The newer generators Threefry and Philox have similar perfomance. Both are faster than CombRecursive.

Generating normally distributed random numbers

Many simulations rely on perturbations sampled from a normal distribution. Similar to the uniform test, use `randn` to compare the performance of the three generators when generating normally distributed random numbers. Generating large samples of random numbers can take several minutes.

```generators = ["Philox","Threefry","CombRecursive"]; gputimesN = nan(100,3); for g=1:numel(generators) % Set the generator gpurng(0, generators{g}); % Perform calculation 100 times, timing the generator for rep=1:100 gputimesN(rep,g) = gputimeit(@() randn(10000,1000,"gpuArray")); end end```
```% Plot the results figure hold on histogram(gputimesN(:,1),"BinWidth",1e-4); histogram(gputimesN(:,2),"BinWidth",1e-4) histogram(gputimesN(:,3),"BinWidth",1e-4) legend(generators) xlabel("Time to generate 10^7 random numbers (sec)") ylabel("Frequency") title("Generating samples in N(0,1) using " + d.Name) hold off```

Once again, the results indicate that the Threefry and Philox generators perform similarly and are both notably faster than CombRecursive.
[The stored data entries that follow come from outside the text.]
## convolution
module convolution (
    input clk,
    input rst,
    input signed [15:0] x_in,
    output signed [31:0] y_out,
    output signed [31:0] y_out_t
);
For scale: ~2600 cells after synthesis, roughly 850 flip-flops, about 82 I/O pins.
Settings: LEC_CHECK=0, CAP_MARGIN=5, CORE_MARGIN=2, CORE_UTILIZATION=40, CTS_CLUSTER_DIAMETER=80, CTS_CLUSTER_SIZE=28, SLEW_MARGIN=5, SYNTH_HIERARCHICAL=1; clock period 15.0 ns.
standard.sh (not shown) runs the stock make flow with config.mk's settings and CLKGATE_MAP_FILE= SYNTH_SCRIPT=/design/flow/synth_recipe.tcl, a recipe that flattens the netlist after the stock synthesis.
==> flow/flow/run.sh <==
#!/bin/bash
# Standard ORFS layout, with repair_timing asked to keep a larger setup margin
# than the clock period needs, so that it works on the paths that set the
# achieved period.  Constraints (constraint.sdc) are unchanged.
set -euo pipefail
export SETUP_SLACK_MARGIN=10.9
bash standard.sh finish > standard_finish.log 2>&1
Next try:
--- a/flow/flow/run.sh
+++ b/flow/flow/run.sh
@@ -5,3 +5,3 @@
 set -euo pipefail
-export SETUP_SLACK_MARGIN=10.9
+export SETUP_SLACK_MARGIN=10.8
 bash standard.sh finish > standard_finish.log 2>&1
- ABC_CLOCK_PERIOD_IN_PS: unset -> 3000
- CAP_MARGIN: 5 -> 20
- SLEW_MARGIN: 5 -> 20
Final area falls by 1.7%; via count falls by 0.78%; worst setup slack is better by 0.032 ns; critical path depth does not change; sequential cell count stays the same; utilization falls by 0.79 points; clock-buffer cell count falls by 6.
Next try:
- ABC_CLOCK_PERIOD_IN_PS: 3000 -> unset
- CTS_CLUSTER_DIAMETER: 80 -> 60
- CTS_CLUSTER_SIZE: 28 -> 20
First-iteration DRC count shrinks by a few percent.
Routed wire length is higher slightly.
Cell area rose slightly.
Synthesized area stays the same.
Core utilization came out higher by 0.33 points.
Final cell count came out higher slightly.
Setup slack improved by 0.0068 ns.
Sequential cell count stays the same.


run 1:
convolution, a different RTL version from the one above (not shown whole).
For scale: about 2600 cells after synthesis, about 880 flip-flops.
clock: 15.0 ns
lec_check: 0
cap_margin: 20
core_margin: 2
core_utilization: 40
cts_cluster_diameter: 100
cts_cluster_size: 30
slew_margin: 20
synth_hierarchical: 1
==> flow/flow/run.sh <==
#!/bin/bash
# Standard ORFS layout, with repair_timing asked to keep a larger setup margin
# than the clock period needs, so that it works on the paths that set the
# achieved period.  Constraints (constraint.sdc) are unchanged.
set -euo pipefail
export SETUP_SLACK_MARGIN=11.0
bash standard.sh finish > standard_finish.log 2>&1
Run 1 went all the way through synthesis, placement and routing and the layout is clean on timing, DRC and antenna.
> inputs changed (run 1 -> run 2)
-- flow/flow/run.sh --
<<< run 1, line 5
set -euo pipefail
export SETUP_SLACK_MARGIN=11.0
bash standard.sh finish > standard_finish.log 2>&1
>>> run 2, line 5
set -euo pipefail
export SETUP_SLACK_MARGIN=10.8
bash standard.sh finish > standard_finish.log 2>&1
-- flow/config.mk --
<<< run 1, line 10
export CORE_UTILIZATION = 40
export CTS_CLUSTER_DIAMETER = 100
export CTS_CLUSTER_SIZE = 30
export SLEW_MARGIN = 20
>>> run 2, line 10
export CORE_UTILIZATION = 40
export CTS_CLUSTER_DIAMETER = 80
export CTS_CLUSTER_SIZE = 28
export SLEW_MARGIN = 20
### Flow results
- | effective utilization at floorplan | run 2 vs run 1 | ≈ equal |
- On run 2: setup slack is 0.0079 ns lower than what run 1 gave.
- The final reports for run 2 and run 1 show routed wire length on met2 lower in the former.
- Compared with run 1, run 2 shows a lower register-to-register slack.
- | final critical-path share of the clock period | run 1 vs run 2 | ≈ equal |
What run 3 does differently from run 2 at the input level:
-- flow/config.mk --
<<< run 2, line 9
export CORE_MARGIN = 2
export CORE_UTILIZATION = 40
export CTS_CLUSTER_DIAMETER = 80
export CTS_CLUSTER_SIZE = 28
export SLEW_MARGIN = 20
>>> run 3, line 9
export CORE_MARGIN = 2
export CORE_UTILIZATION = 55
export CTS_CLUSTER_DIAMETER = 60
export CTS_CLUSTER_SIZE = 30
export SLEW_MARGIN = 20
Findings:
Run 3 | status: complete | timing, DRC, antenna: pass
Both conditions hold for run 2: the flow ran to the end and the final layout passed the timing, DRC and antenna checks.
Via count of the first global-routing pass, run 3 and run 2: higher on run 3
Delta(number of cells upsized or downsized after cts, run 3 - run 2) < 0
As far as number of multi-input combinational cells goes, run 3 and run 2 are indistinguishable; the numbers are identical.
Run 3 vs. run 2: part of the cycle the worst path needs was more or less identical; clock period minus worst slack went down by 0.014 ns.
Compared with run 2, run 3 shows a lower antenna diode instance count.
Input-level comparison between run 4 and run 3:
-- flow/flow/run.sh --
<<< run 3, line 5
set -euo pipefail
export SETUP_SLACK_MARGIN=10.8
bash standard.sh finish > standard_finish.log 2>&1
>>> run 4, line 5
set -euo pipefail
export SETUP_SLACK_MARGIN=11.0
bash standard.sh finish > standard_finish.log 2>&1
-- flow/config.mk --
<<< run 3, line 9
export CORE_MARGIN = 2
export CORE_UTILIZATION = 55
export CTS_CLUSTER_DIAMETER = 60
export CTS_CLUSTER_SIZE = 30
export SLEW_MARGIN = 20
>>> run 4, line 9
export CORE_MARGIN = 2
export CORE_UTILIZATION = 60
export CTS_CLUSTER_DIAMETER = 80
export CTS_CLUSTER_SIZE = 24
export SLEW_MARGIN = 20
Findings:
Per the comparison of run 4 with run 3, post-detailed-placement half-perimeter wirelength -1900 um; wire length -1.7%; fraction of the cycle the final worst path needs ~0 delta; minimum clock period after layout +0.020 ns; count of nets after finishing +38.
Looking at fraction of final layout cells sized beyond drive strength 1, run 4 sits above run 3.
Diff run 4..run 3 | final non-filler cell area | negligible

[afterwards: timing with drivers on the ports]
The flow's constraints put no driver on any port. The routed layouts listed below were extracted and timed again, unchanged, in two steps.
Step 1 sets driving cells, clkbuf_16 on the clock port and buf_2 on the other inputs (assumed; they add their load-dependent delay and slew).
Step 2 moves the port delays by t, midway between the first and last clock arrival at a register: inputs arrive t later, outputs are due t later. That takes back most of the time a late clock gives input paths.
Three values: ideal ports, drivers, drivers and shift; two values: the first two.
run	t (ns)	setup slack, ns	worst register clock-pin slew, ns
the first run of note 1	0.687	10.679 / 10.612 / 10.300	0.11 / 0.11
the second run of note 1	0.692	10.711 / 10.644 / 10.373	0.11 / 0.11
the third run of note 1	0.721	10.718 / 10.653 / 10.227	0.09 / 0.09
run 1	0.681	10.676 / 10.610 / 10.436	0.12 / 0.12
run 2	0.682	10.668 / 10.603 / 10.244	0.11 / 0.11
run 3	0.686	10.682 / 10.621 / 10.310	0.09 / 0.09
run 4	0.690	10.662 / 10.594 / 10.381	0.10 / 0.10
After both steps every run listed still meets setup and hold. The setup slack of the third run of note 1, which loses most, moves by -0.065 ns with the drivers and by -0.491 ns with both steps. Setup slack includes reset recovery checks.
What follows belongs to an exercise in optimizing a design on an open flow for small area, a short achievable clock period and few clock cycles; a production flow would make more cautious choices. The RTL was checked by simulation tests, not by an equivalence proof against the original design. No driver is modelled on the clock port, so clocking that relies on it looks cheaper here than on a real chip. No activity file was given, so power comes from the tool's default toggle rates.

==> inputs of run a <==
==> flow/design.v <==
`timescale 1ns/1ps
module text_matrix (
    input  wire [63:0] text,
    input  wire [63:0] RKey,
    output wire [63:0] txt_matrix,
    output wire [63:0] key_matrix
);
genvar n;
generate
    for (n = 0; n < 16; n = n + 1) begin : g_cell
        assign txt_matrix[4*n +: 4] = text[4*(15-n) +: 4];
        assign key_matrix[4*n +: 4] = RKey[4*(15-n) +: 4];
    end
endgenerate
endmodule
`timescale 1ns/1ps
module round_const (
    input  wire [5:0]  j,
    output wire [63:0] round_cnst
);
reg [7:0] rc;
always @(*) begin
    case (j)
        6'd0:  rc = 8'h01;
        6'd1:  rc = 8'h03;
        6'd2:  rc = 8'h07;
        6'd3:  rc = 8'h0F;
        6'd4:  rc = 8'h1F;
        6'd5:  rc = 8'h3E;
        6'd6:  rc = 8'h3D;
        6'd7:  rc = 8'h3B;
        6'd8:  rc = 8'h37;
        6'd9:  rc = 8'h2F;
        6'd10: rc = 8'h1E;
        6'd11: rc = 8'h3C;
        6'd12: rc = 8'h39;
        6'd13: rc = 8'h33;
        6'd14: rc = 8'h27;
        6'd15: rc = 8'h0E;
        6'd16: rc = 8'h1D;
        6'd17: rc = 8'h3A;
        6'd18: rc = 8'h35;
        6'd19: rc = 8'h2B;
        6'd20: rc = 8'h16;
        6'd21: rc = 8'h2C;
        6'd22: rc = 8'h18;
        6'd23: rc = 8'h30;
        6'd24: rc = 8'h21;
        6'd25: rc = 8'h02;
        6'd26: rc = 8'h05;
        6'd27: rc = 8'h0B;
        6'd28: rc = 8'h17;
        6'd29: rc = 8'h2E;
        6'd30: rc = 8'h1C;
        6'd31: rc = 8'h38;
        6'd32: rc = 8'h31;
        default: rc = 8'h00;
    endcase
end
wire [3:0] hi = {1'b0, rc[5:3]};
wire [3:0] lo = {1'b0, rc[2:0]};
assign round_cnst = { lo, 4'd4, 4'd0, 4'd0, hi, 4'd2, 4'd0, 4'd0, lo, 4'd1, 4'd0, 4'd0, hi, 4'd0, 4'd0, 4'd0 };
endmodule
The extra work required to produce normally distributed values reduces the rate at which values are produced by each of the generators.

Before finishing, restore the original generator state.

`gpurng(oldState);`

Conclusion

In this example, the three GPU random number generators are compared. The exact results vary depending on your GPU and computing platform. Each generator provides some advantages (`+`) and has some caveats (`-`).

Threefry

• (`+`) Fast

• (`+`) Based on well-known and well-tested Threefish algorithm

• (`-`) Relatively new in real-world usage

Philox

• (`+`) Fast

• (`-`) Relatively new in real-world usage

CombRecursive

• (`+`) Long track record in real-world usage

• (`-`) Slowest

References

[1] L'Ecuyer, P., and R. Simard. "TestU01: A C library for empirical testing of random number generators." ACM Transactions on Mathematical Software. Vol. 33, No. 4, 2007, article 22.